(Stored data entries)
___

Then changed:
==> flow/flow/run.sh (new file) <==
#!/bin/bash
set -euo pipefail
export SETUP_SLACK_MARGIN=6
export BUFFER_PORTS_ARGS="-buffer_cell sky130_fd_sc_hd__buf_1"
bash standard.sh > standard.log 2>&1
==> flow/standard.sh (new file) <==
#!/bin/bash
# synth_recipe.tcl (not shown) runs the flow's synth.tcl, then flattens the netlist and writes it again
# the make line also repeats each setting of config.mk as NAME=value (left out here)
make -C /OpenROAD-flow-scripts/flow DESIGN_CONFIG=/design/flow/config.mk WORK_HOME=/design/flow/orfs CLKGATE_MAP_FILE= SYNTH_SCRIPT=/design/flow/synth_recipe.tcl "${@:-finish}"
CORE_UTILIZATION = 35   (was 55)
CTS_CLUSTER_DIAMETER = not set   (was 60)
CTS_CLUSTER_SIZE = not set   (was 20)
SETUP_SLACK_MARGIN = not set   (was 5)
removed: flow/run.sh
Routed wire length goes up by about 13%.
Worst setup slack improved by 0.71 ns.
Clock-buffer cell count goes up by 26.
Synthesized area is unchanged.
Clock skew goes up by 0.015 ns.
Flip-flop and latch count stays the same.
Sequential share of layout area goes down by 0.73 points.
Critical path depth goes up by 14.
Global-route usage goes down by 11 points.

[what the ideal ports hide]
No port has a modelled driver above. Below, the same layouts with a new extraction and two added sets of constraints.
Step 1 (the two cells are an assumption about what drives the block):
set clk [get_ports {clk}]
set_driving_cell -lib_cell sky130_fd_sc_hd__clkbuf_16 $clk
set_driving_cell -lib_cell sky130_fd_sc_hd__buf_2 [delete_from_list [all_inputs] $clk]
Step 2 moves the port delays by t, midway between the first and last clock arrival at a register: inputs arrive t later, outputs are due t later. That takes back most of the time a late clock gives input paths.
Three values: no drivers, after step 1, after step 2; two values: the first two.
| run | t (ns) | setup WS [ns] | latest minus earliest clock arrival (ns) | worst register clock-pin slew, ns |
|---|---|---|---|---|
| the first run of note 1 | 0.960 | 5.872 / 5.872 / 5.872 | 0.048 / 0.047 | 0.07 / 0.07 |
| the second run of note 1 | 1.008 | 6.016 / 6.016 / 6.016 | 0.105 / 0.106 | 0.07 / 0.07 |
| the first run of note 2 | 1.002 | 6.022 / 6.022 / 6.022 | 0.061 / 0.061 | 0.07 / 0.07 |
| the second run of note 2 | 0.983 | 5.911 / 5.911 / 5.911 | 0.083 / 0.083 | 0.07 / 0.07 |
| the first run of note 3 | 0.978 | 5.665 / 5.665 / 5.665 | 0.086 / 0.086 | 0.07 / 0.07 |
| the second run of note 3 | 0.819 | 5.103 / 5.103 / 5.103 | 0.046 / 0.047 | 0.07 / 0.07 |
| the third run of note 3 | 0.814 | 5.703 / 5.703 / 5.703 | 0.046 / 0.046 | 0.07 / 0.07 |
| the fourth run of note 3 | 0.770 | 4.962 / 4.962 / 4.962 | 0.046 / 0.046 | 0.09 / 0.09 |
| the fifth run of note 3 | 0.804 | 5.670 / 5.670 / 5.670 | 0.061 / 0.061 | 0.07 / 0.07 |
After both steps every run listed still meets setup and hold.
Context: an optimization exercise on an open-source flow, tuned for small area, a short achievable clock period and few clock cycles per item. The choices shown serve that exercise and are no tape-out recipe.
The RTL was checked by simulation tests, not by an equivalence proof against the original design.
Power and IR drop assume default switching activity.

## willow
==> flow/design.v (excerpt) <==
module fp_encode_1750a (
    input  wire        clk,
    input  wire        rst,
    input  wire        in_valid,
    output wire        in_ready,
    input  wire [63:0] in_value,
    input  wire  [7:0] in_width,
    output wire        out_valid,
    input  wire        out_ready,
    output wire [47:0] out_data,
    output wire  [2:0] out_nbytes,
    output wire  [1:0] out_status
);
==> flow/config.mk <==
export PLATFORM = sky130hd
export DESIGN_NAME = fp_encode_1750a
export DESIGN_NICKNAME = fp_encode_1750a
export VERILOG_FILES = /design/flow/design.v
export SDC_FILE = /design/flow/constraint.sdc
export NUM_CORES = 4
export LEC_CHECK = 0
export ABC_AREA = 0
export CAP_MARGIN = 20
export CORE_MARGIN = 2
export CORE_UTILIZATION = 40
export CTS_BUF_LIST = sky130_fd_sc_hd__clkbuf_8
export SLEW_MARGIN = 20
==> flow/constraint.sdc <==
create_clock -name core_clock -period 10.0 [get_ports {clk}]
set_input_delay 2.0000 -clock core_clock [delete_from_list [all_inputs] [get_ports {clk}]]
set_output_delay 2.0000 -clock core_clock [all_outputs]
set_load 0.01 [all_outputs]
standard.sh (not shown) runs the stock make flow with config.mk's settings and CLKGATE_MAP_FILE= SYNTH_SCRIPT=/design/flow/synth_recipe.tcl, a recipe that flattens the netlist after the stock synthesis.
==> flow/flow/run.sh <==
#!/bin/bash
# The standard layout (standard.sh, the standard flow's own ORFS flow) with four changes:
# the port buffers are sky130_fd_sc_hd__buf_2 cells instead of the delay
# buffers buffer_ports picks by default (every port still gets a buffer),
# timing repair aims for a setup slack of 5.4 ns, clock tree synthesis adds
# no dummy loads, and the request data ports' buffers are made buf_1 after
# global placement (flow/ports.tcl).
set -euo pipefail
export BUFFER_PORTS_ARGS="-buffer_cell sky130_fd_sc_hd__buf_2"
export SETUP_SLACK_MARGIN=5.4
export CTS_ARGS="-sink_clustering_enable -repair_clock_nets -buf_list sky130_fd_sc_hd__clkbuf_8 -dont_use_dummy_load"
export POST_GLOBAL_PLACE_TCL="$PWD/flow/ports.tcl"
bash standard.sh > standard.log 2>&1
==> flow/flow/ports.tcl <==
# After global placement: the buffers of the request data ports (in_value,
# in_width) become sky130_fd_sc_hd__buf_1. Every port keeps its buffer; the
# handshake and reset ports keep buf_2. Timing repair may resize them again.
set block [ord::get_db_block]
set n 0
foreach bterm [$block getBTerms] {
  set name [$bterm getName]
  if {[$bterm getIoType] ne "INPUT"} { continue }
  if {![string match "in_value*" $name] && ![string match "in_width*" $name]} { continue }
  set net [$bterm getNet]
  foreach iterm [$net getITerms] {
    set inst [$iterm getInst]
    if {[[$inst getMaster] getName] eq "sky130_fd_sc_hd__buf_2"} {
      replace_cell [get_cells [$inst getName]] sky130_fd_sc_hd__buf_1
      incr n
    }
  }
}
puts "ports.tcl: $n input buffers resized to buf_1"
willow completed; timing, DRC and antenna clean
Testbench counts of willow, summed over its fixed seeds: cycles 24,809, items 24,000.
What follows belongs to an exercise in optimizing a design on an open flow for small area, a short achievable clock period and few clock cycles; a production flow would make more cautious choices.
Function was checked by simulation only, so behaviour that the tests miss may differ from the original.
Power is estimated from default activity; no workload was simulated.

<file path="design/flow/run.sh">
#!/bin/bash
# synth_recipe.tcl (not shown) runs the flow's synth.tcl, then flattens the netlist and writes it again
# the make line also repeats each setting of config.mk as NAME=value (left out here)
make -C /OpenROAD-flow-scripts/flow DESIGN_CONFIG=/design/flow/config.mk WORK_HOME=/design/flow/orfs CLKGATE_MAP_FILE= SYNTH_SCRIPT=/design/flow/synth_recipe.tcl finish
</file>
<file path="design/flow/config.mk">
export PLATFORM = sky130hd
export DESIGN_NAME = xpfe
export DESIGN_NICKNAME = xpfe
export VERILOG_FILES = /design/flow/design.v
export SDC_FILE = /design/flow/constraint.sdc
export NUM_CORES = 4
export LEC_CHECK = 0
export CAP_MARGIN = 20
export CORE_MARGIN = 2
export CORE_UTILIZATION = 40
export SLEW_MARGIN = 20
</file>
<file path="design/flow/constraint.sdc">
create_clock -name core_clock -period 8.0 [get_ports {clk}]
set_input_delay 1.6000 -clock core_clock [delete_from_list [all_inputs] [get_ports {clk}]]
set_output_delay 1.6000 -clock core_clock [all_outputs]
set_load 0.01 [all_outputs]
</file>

___

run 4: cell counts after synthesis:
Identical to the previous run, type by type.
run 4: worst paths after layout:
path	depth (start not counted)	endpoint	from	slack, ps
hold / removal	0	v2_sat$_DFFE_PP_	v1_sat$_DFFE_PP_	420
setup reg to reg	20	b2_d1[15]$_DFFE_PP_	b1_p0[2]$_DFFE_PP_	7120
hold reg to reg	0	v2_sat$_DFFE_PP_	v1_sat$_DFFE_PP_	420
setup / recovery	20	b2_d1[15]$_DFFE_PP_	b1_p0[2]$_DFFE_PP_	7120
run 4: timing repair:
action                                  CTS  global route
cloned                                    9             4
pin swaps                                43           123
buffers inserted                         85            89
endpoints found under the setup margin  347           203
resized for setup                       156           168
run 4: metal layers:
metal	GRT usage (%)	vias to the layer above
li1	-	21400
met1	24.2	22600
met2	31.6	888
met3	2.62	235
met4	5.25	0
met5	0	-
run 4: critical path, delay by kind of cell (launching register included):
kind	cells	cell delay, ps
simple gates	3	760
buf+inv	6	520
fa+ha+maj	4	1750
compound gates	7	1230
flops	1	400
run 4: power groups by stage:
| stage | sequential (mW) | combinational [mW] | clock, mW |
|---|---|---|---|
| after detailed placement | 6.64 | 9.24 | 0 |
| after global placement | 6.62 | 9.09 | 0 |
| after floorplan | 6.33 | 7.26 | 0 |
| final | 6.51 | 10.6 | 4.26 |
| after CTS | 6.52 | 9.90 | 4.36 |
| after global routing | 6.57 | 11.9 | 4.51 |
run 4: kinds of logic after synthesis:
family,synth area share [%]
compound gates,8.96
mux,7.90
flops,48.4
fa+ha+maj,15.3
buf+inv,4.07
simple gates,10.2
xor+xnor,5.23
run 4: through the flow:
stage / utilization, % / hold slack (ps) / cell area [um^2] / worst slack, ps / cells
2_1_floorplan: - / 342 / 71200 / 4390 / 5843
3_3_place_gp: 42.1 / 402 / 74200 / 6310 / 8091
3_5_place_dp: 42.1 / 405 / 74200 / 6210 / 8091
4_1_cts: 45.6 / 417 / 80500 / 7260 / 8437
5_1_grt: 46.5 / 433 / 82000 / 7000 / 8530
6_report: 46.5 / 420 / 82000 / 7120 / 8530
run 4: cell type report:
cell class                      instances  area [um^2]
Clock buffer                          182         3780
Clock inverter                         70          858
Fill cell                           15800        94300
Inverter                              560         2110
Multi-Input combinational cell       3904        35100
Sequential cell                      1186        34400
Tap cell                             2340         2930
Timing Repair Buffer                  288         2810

___

### Exercise directions
State how many lines of the records contain the string "gates". The number is the whole answer.

### Your response
4